Labia minora kissing Venus Impudique

vulvavulvavulvavulvavulvavulvavulavvulvavulvavulvavulvavulvavulvavulvavulvavulvavulvavulvavulvavulvavulvavulvavulvavulvavulvavulvavulvavulvavulvavulvavulvavulavvulvavulvavulvavulvavulvavulvavulvavulvavulvavulvavulvavulvavulvavulvavulvavulvavulvavulvavulvavulvavulvavulvavulvavulvavulavvulvavulvavulvavulvavulvavulvavulvavulvavulvavulvavulvavulvavulvavulvavulvavulvavulvavulvavulvavulvavulvavulvavulvavulvavulavvulvavulvavulvavulvavulvavulvavulvavulvavulvavulvavulvavulvavulvavulvavulvavulvavulvavulvavulvavulvavulvavulvavulvavulvavulavvulvavulvavulvavulvavulvavulvavulvavulvavulvavulvavulvavulvavulvavulvavulvavulvavulvavulvavulvavulvavulvavulvavulvavulvavulavvulvavulvavulvavulvavulvavulvavulvavulvavulvavulvavulvavulvavulvavulvavulvavulvavulvavulva

Vulva is a door. It is a sow and woman riding it. She lifting her skirt with dagger in her hand. Sight chases the demons away. Pit of chastity, of virtue, entry, passage way, vestibule, horns of Uterus, Fallobian tubes, Interforamireum, space between two holes. Genitalis Mueliebris Ambitus. There was a time when female genitalia had no shame. Women didn’t have to be ashamed of their bodies.

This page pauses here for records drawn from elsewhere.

## config.mk

```make
export PLATFORM = sky130hd
export DESIGN_NAME = boid_frame_sequencer
export DESIGN_NICKNAME = d
export VERILOG_FILES = /design/src/rtl/boid_frame_sequencer.sv
export SDC_FILE = /design/constraint.sdc
export NUM_CORES = 1
export LEC_CHECK = 0
export ABC_AREA = 0
export ABC_CLOCK_PERIOD_IN_PS = 4100
export CELL_PAD_IN_SITES_DETAIL_PLACEMENT = 1
export CELL_PAD_IN_SITES_GLOBAL_PLACEMENT = 1
export CORE_UTILIZATION = 40
export CTS_BUF_LIST = sky130_fd_sc_hd__clkbuf_8
export CTS_CLUSTER_DIAMETER = 30
export DETAILED_ROUTE_END_ITERATION = 10
export DONT_BUFFER_PORTS = 1
export GPL_TIMING_DRIVEN = 1
export HOLD_SLACK_MARGIN = 0.12
export PLACE_DENSITY = 0.7
export REMOVE_ABC_BUFFERS = 1
export SETUP_SLACK_MARGIN = 0.2
export SYNTH_ARGS = -nofsm -noshare
export SYNTH_HDL_FRONTEND = slang
export SYNTH_SLANG_ARGS = --single-unit
```

## constraint.sdc

```tcl
create_clock -name clk -period 4.1 [get_ports clk]
set_input_delay 1.23 -clock clk [delete_from_list [all_inputs] [get_ports clk]]
set_output_delay 1.23 -clock clk [all_outputs]
set_load 0.1 [all_outputs]
```
**config.mk**
```make
export PLATFORM = sky130hd
export DESIGN_NAME = sram_port0_arbiter_flat
export DESIGN_NICKNAME = d
export VERILOG_FILES = /design/src/rtl/sram_port0_arbiter_if.sv /design/src/rtl/sram_port0_arbiter.sv /design/src/flat_wrapper.sv
export SDC_FILE = /design/constraint.sdc
export NUM_CORES = 1
export LEC_CHECK = 0
export ABC_AREA = 0
export CELL_PAD_IN_SITES_DETAIL_PLACEMENT = 1
export CELL_PAD_IN_SITES_GLOBAL_PLACEMENT = 1
export CORE_MARGIN = 2
export CORE_UTILIZATION = 24
export DETAILED_ROUTE_END_ITERATION = 10
export GPL_ROUTABILITY_DRIVEN = 0
export PLACE_DENSITY = 0.8
export SYNTH_ARGS = -nofsm -noshare
export SYNTH_HDL_FRONTEND = slang
export SYNTH_SLANG_ARGS = --single-unit
```
**constraint.sdc**
```tcl
create_clock -name clk -period 3.2 [get_ports clk]
set_clock_uncertainty 0.2 [all_clocks]
set_input_delay 0.8 -clock clk [delete_from_list [all_inputs] [get_ports clk]]
set_output_delay 0.8 -clock clk [all_outputs]
set_load 0.01 [all_outputs]
```
**src/rtl/sram_port0_arbiter_if.sv**
```systemverilog
// Bus bundle between the two core-side requesters, the port-0 arbiter and the SRAM macro pins.
interface sram_port0_arbiter_if #(
  parameter int ADDR_WIDTH = 9,
  parameter int DATA_WIDTH = 32,
  parameter int NUM_WMASKS = 4,
  parameter int CNT_WIDTH  = 16
);
  logic                  arb_en;
  logic                  rq0_valid, rq0_ready, rq0_we;
  logic [NUM_WMASKS-1:0] rq0_wmask;
  logic [ADDR_WIDTH-1:0] rq0_addr;
  logic [DATA_WIDTH-1:0] rq0_wdata;
  logic                  rq1_valid, rq1_ready, rq1_we;
  logic [NUM_WMASKS-1:0] rq1_wmask;
  logic [ADDR_WIDTH-1:0] rq1_addr;
  logic [DATA_WIDTH-1:0] rq1_wdata;
  logic                  rsp0_valid, rsp1_valid;
  logic [DATA_WIDTH-1:0] rsp0_rdata, rsp1_rdata;
  logic                  sram_csb0, sram_web0;
  logic [NUM_WMASKS-1:0] sram_wmask0;
  logic [ADDR_WIDTH-1:0] sram_addr0;
  logic [DATA_WIDTH-1:0] sram_din0, sram_dout0;
  logic [CNT_WIDTH-1:0]  grant_cnt0, grant_cnt1;

  modport slave (
    input  arb_en,
    input  rq0_valid, rq0_we, rq0_wmask, rq0_addr, rq0_wdata,
    input  rq1_valid, rq1_we, rq1_wmask, rq1_addr, rq1_wdata,
    input  sram_dout0,
    output rq0_ready, rq1_ready,
    output rsp0_valid, rsp0_rdata, rsp1_valid, rsp1_rdata,
    output sram_csb0, sram_web0, sram_wmask0, sram_addr0, sram_din0,
    output grant_cnt0, grant_cnt1
  );

  modport master (
    output arb_en,
    output rq0_valid, rq0_we, rq0_wmask, rq0_addr, rq0_wdata,
    output rq1_valid, rq1_we, rq1_wmask, rq1_addr, rq1_wdata,
    output sram_dout0,
    input  rq0_ready, rq1_ready,
    input  rsp0_valid, rsp0_rdata, rsp1_valid, rsp1_rdata,
    input  sram_csb0, sram_web0, sram_wmask0, sram_addr0, sram_din0,
    input  grant_cnt0, grant_cnt1
  );
endinterface

```
**src/rtl/sram_port0_arbiter.sv**
```systemverilog
// Round-robin arbiter for SRAM port 0 with a 2-cycle in-order read pipeline.
// Optional saturating grant counters: define SRAM_ARB_GRANT_CNT_EN.
module sram_port0_arbiter #(
  parameter int ADDR_WIDTH = 9,
  parameter int DATA_WIDTH = 32,
  parameter int NUM_WMASKS = 4,
  parameter int CNT_WIDTH  = 16
) (
  input logic                 clk,
  input logic                 rst,
  sram_port0_arbiter_if.slave bus
);
  logic [1:0]                 w_vld, w_we, w_gnt;
  logic [1:0][NUM_WMASKS-1:0] w_wmask;
  logic [1:0][ADDR_WIDTH-1:0] w_addr;
  logic [1:0][DATA_WIDTH-1:0] w_wdata;
  logic                       w_any, w_sel;
  logic                       r_last_gnt;
  logic [1:0]                 r_vld_pipe, r_own_pipe;
  logic [1:0][DATA_WIDTH-1:0] r_rdata;

  assign w_vld   = {bus.rq1_valid, bus.rq0_valid};
  assign w_we    = {bus.rq1_we,    bus.rq0_we};
  assign w_wmask = {bus.rq1_wmask, bus.rq0_wmask};
  assign w_addr  = {bus.rq1_addr,  bus.rq0_addr};
  assign w_wdata = {bus.rq1_wdata, bus.rq0_wdata};

  // On contention the requester that did not win last time gets the port.
  always_comb begin
    w_gnt = 2'b00;
    if (bus.arb_en && !rst) begin
      if (&w_vld) w_gnt = r_last_gnt ? 2'b01 : 2'b10;
      else        w_gnt = w_vld;
    end
  end

  assign w_any = |w_gnt;
  assign w_sel = w_gnt[1];

  assign bus.rq0_ready   = w_gnt[0];
  assign bus.rq1_ready   = w_gnt[1];
  assign bus.sram_csb0   = ~w_any;
  assign bus.sram_web0   = ~(w_any & w_we[w_sel]);
  assign bus.sram_wmask0 = w_any ? w_wmask[w_sel] : '0;
  assign bus.sram_addr0  = w_any ? w_addr[w_sel]  : '0;
  assign bus.sram_din0   = w_any ? w_wdata[w_sel] : '0;

  // vld_pipe[0]: macro is reading this cycle; vld_pipe[1]: response cycle.
  always_ff @(posedge clk or posedge rst) begin
    if (rst) begin
      r_last_gnt <= 1'b1;
      r_vld_pipe <= 2'b00;
      r_own_pipe <= 2'b00;
      r_rdata    <= '0;
    end else begin
      if (w_any) r_last_gnt <= w_sel;
      r_vld_pipe <= {r_vld_pipe[0], w_any & ~w_we[w_sel]};
      r_own_pipe <= {r_own_pipe[0], w_sel};
      if (r_vld_pipe[0]) r_rdata[r_own_pipe[0]] <= bus.sram_dout0;
    end
  end

  assign bus.rsp0_valid = r_vld_pipe[1] & ~r_own_pipe[1];
  assign bus.rsp1_valid = r_vld_pipe[1] &  r_own_pipe[1];
  assign bus.rsp0_rdata = r_rdata[0];
  assign bus.rsp1_rdata = r_rdata[1];

`ifdef SRAM_ARB_GRANT_CNT_EN
  logic [1:0][CNT_WIDTH-1:0] r_gcnt;

  always_ff @(posedge clk or posedge rst) begin
    if (rst) begin
      r_gcnt <= '0;
    end else begin
      for (int i = 0; i < 2; i++)
        if (w_gnt[i] && !(&r_gcnt[i])) r_gcnt[i] <= r_gcnt[i] + CNT_WIDTH'(1);
    end
  end

  assign bus.grant_cnt0 = r_gcnt[0];
  assign bus.grant_cnt1 = r_gcnt[1];
`else
  assign bus.grant_cnt0 = {CNT_WIDTH{1'b0}};
  assign bus.grant_cnt1 = {CNT_WIDTH{1'b0}};
`endif
endmodule

```
**src/flat_wrapper.sv**
```systemverilog
// flat-port wrapper written by rule: the top's interface ports become plain ports
module sram_port0_arbiter_flat 
#(
  parameter int ADDR_WIDTH = 9,
  parameter int DATA_WIDTH = 32,
  parameter int NUM_WMASKS = 4,
  parameter int CNT_WIDTH  = 16
)
  (clk, rst, bus_arb_en, bus_rq0_valid, bus_rq0_we, bus_rq0_wmask, bus_rq0_addr, bus_rq0_wdata, bus_rq1_valid, bus_rq1_we, bus_rq1_wmask, bus_rq1_addr, bus_rq1_wdata, bus_sram_dout0, bus_rq0_ready, bus_rq1_ready, bus_rsp0_valid, bus_rsp0_rdata, bus_rsp1_valid, bus_rsp1_rdata, bus_sram_csb0, bus_sram_web0, bus_sram_wmask0, bus_sram_addr0, bus_sram_din0, bus_grant_cnt0, bus_grant_cnt1);
  sram_port0_arbiter_if #(.ADDR_WIDTH(ADDR_WIDTH), .DATA_WIDTH(DATA_WIDTH), .NUM_WMASKS(NUM_WMASKS), .CNT_WIDTH(CNT_WIDTH)) bus_i ();
  input logic clk;
  input logic rst;
  input wire logic [$bits(bus_i.arb_en)-1:0] bus_arb_en;
  input wire logic [$bits(bus_i.rq0_valid)-1:0] bus_rq0_valid;
  input wire logic [$bits(bus_i.rq0_we)-1:0] bus_rq0_we;
  input wire logic [$bits(bus_i.rq0_wmask)-1:0] bus_rq0_wmask;
  input wire logic [$bits(bus_i.rq0_addr)-1:0] bus_rq0_addr;
  input wire logic [$bits(bus_i.rq0_wdata)-1:0] bus_rq0_wdata;
  input wire logic [$bits(bus_i.rq1_valid)-1:0] bus_rq1_valid;
  input wire logic [$bits(bus_i.rq1_we)-1:0] bus_rq1_we;
  input wire logic [$bits(bus_i.rq1_wmask)-1:0] bus_rq1_wmask;
  input wire logic [$bits(bus_i.rq1_addr)-1:0] bus_rq1_addr;
  input wire logic [$bits(bus_i.rq1_wdata)-1:0] bus_rq1_wdata;
  input wire logic [$bits(bus_i.sram_dout0)-1:0] bus_sram_dout0;
  output wire logic [$bits(bus_i.rq0_ready)-1:0] bus_rq0_ready;
  output wire logic [$bits(bus_i.rq1_ready)-1:0] bus_rq1_ready;
  output wire logic [$bits(bus_i.rsp0_valid)-1:0] bus_rsp0_valid;
  output wire logic [$bits(bus_i.rsp0_rdata)-1:0] bus_rsp0_rdata;
  output wire logic [$bits(bus_i.rsp1_valid)-1:0] bus_rsp1_valid;
  output wire logic [$bits(bus_i.rsp1_rdata)-1:0] bus_rsp1_rdata;
  output wire logic [$bits(bus_i.sram_csb0)-1:0] bus_sram_csb0;
  output wire logic [$bits(bus_i.sram_web0)-1:0] bus_sram_web0;
  output wire logic [$bits(bus_i.sram_wmask0)-1:0] bus_sram_wmask0;
  output wire logic [$bits(bus_i.sram_addr0)-1:0] bus_sram_addr0;
  output wire logic [$bits(bus_i.sram_din0)-1:0] bus_sram_din0;
  output wire logic [$bits(bus_i.grant_cnt0)-1:0] bus_grant_cnt0;
  output wire logic [$bits(bus_i.grant_cnt1)-1:0] bus_grant_cnt1;
  assign bus_i.arb_en = bus_arb_en;
  assign bus_i.rq0_valid = bus_rq0_valid;
  assign bus_i.rq0_we = bus_rq0_we;
  assign bus_i.rq0_wmask = bus_rq0_wmask;
  assign bus_i.rq0_addr = bus_rq0_addr;
  assign bus_i.rq0_wdata = bus_rq0_wdata;
  assign bus_i.rq1_valid = bus_rq1_valid;
  assign bus_i.rq1_we = bus_rq1_we;
  assign bus_i.rq1_wmask = bus_rq1_wmask;
  assign bus_i.rq1_addr = bus_rq1_addr;
  assign bus_i.rq1_wdata = bus_rq1_wdata;
  assign bus_i.sram_dout0 = bus_sram_dout0;
  assign bus_rq0_ready = bus_i.rq0_ready;
  assign bus_rq1_ready = bus_i.rq1_ready;
  assign bus_rsp0_valid = bus_i.rsp0_valid;
  assign bus_rsp0_rdata = bus_i.rsp0_rdata;
  assign bus_rsp1_valid = bus_i.rsp1_valid;
  assign bus_rsp1_rdata = bus_i.rsp1_rdata;
  assign bus_sram_csb0 = bus_i.sram_csb0;
  assign bus_sram_web0 = bus_i.sram_web0;
  assign bus_sram_wmask0 = bus_i.sram_wmask0;
  assign bus_sram_addr0 = bus_i.sram_addr0;
  assign bus_sram_din0 = bus_i.sram_din0;
  assign bus_grant_cnt0 = bus_i.grant_cnt0;
  assign bus_grant_cnt1 = bus_i.grant_cnt1;
  sram_port0_arbiter #(.ADDR_WIDTH(ADDR_WIDTH), .DATA_WIDTH(DATA_WIDTH), .NUM_WMASKS(NUM_WMASKS), .CNT_WIDTH(CNT_WIDTH)) u_core (.clk(clk), .rst(rst), .bus(bus_i));
endmodule
```
==> impl_metrics.tcl <==
set metrics [dict create \
    hp-class "reg2reg" \
    drive_gt1_share_pct 26.07 \
    routed_via_density 4.332 \
    maxCapViolCount 0 \
    finalSetupTns_ns 0 \
    startpoint_type "primary input" \
    syn2layout_area_growth_pct 81.30 \
    worstMarginPinSlew_ns 0.6773 \
    hold_slack_ns 0.2034 \
    start_util_pct 24.52 \
    clock_path_buffers 2 \
    clk_latency_ns 0.32 \
    hpwl_um 10210 \
    multi_input_comb_area_sq_um 1740 \
    fin_util_pct 44.45 \
    fin_nets 734 \
    grt_pass1_vias 3854 \
    portBuffers 243 \
    drtAntennaViolNets 0 \
    max_freq_ghz 0.3191 \
    route.detailed.drc 0 \
    layout_commonest_cell "clkdlybuf4s50_1" \
    p_per_area_nw_per_um2 505.9 \
    seq_area_sq_um 1728 \
    htree_levels 3 \
    root_buffer "clkbuf_16" \
    use_met2_pct 30.38 \
    ys_seq_elements 69 \
    leakage_nw 2.931 \
    grtUsageTotal_pct 15.80 \
    grt_util_met3_pct 4.158 \
    arrival_ns 2.13 \
    drt_pass1_iterations 3 \
    final_cell_mix "clkdlybuf4s50_1, nand2_1, dfrtp_1" \
    rows 45 \
    fin_crit_sh_pct 97.93 \
    critPathKind "in2out" \
    drt_iter0_markers 73 \
    syn-cell-area_sq_um 3714 \
    ys_warn_count 0 \
    path_max_fanout 12 \
    clk_transition_reported_paths_ns 0.06 \
    dieArea_sq_um 16480 \
    antenna_found_initial 0 \
    grt.overflow.total 0 \
    critPathRequiredTime_ns 2.20 \
    fin_crit_ns 3.134 \
    drt-total-wl_um 13290 \
    grt_max_degree 70 \
    hold_violations 0 \
    cts_tree "built" \
    slew_headroom_pct 54.75 \
    syn-instance-count 343 \
    core_sq_um 15150 \
    routed_wire_length_per_instance_um 16.66 \
    ir_worst_vdd_v 0.0002037 \
    maxSlewViolCount 0 \
    cts_sinks 69 \
    die_h_um 128.4 \
    dpl-instance-area_sq_um 6330 \
    avgSynthCellArea_sq_um 10.83 \
    status "finished clean" \
    rsz0062_at_grt "true" \
    finalPower_w 0.003406 \
    n_antenna_cell 0 \
    grt_busiest_layer "met2" \
    grt.met1_usage_pct 16.81 \
    grt_pass1_wl_um 20310 \
    cts_buffers 9 \
    num_vias 3457 \
    final_area_sq_um 6733 \
    ys_seq_area_share_pct 46.53 \
    die_w_um 128.4 \
    yosysUniqueCellTypes 26 \
    num-fill-cells 1687 \
    ioPinCount 276 \
    finalSetupViolCount 0 \
    end_kind "output pin" \
]
what timing repair did:
item | in CTS | in global routing
gates cloned | 5 | 0
setup endpoints to repair | 49 | 28
gates resized for setup | 194 | 10
hold buffers | 0 | 0
pin swaps | 3 | 0
buffers inserted | 8 | 1
worst paths after layout:
check	start	slack (ns)	endpoint	cells past startpoint
max in group asynchronous	rst	1.93	u_core.r_last_gnt$_DFFE_PP1P_	4
hold reg to reg	u_core.r_vld_pipe[0]$_DFF_PP0_	0.20	u_core.r_vld_pipe[1]$_DFF_PP0_	0
min in group asynchronous	rst	0.53	u_core.bus.rsp1_rdata[20]$_DFFE_PP0P_	4
setup / recovery	bus_rq0_valid	0.07	bus_sram_din0[7]	9
hold / removal	u_core.r_vld_pipe[0]$_DFF_PP0_	0.20	u_core.r_vld_pipe[1]$_DFF_PP0_	0
setup reg to reg	u_core.r_own_pipe[0]$_DFF_PP0_	1.16	u_core.bus.rsp0_rdata[9]$_DFFE_PP0P_	3
synth_stat cells:
cell / count / share of area [%]
buf_2: 10 / 1.3
buf_12: 2 / 1.1
a21boi_2: 1 / 0.30
mux2_1: 60 / 18
a21bo_1: 1 / 0.27
nor2b_4: 1 / 0.37
nor2b_1: 2 / 0.34
inv_1: 2 / 0.20
a21oi_1: 18 / 2.4
a21o_1: 1 / 0.20
mux2_2: 4 / 1.2
and2_1: 2 / 0.34
dfstp_2: 1 / 0.71
nand3_1: 1 / 0.13
a31oi_1: 1 / 0.17
dfrtp_1: 68 / 46
clkbuf_1: 1 / 0.10
buf_4: 40 / 8.1
conb_1: 1 / 0.10
a21oi_2: 29 / 6.8
nand2_1: 74 / 7.5
buf_6: 1 / 0.30
a21boi_1: 1 / 0.20
nand2_2: 19 / 3.2
nor3b_2: 1 / 0.34
o21ai_2: 1 / 0.24
sequential cells by signal, indices dropped and copies added (netlist names):
signal,cells
u_core.r_own_pipe,2
u_core.r_vld_pipe,2
u_core.bus.rsp0_rdata,32
u_core.r_last_gnt,1
u_core.bus.rsp1_rdata,32
area by class of cell:
class	instances	share of cell area [%]
clock buffer	11	3.754
clock inverter	5	1.208
inverter	2	0.1115
multi-input combinational	249	25.85
sequential	69	25.66
tap	188	3.494
timing repair buffer	274	39.92
through the flow:
step           setup WS [ns]  cells
6_report             0.06619    798
5_1_grt             -0.01111    798
4_1_cts             -0.07921    797
3_5_place_dp         -0.4398    768
3_3_place_gp         -0.3945    768
2_1_floorplan         0.4618    374
critical path, cell delays in order:
cell	delay (ns)
clkdlybuf4s15_2	0.23
a21boi_4	0.22
buf_6	0.14
buf_4	0.11
buf_12	0.10
buf_16	0.14
nand2_2	0.06
a21oi_2	0.12
clkdlybuf4s15_2	0.23
routing by layer:
layer / part of all wire [%] / wire (um)
met1: 37 / 4871
met2: 54 / 7219
met3: 7.8 / 1033
met4: 1.3 / 167
met5: 0 / 0
report_power, final:
| part | total (W) | switching (W) | internal, W |
|---|---|---|---|
| logic | 0.00114 | 0.000459 | 0.000682 |
| clock network | 0.00109 | 0.000364 | 0.000726 |
| registers | 0.00117 | 0.000107 | 0.00107 |
cells by family (layout without fill, tap and decap cells):
logic type             Yosys count  count (layout)  synth area share [%]
AOI/OAI and AO/OA               53              53                 10.65
buffers and inverters           56             292                 11.12
DFF                             69              69                 46.53
muxes                           64              64                 19.41
other                            1              32                0.1010
and+or+nand+nor                100             100                 12.20
(Power assumes the default switching activity.)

Authority of physicality, authority of gender

It is somehow feminine and childlike to act obediently, to be a subject naturally. To take that place of being told to, being defined by others, because it is your place given to you as one is born a girl. Something we are expected of doing is to believe in this enslavement and the image of perfect subhuman, because in that way women will be loved. If women rebel, do things in the ugly way, unexpected, rude and shameful they become something else. They become outcasts and criminally flawed that must be avoided, loathed and killed.
Macho men do not back down, do not take anybody’s advise. They only listen to those who are similarly macho, trust the tradition of true man, power of true man staying the same. Macho men  are on the same line with each other so to speak, in a way. Listening to women’s or children’s opinions and thoughts is a waste of time for them. What would they have to say to pay attention to anyway. We have learned to believe in the physical size and the confidence it brings, power of it. Threat of being beaten down and abandoned is risky, but it has to be taken to change something that does not want to change. Something I have been wondering about is the authority of physicality, how tirelessly it holds on to us and we believe in it. How it equals or doesn’t with mental capacity, mental strength, righteousness and value. Authority of knowing what is right to do for anybody and how life should be lived.
In countries where women are inferior and silenced, in which they are almost a different species compared to men authority of men is indisputable, undeniable. Women do not have a say over their lives, over anything that concern lives of theirs. Good example are the women’s rights/human rights conferences by in the Middle east. (I have seen pictures but do not know what goes on in such conferences.) Conferences with total absence of women. Where women are not allowed nor asked to speak. Stupidest thing is that men usually do not have a slightest idea how a woman feels, thinks or what womanhood is about nor what might be wrong. For men there is nothing wrong. Everything is fine. What it is to become a woman in this kind of environment surely must be disappointing. In the light of lack human rights for women it is rather alarming that men decide and think they know what to say for women and girls without question.
How will men know what women are about and when will they allow women to speak for themselves? It should be right about time.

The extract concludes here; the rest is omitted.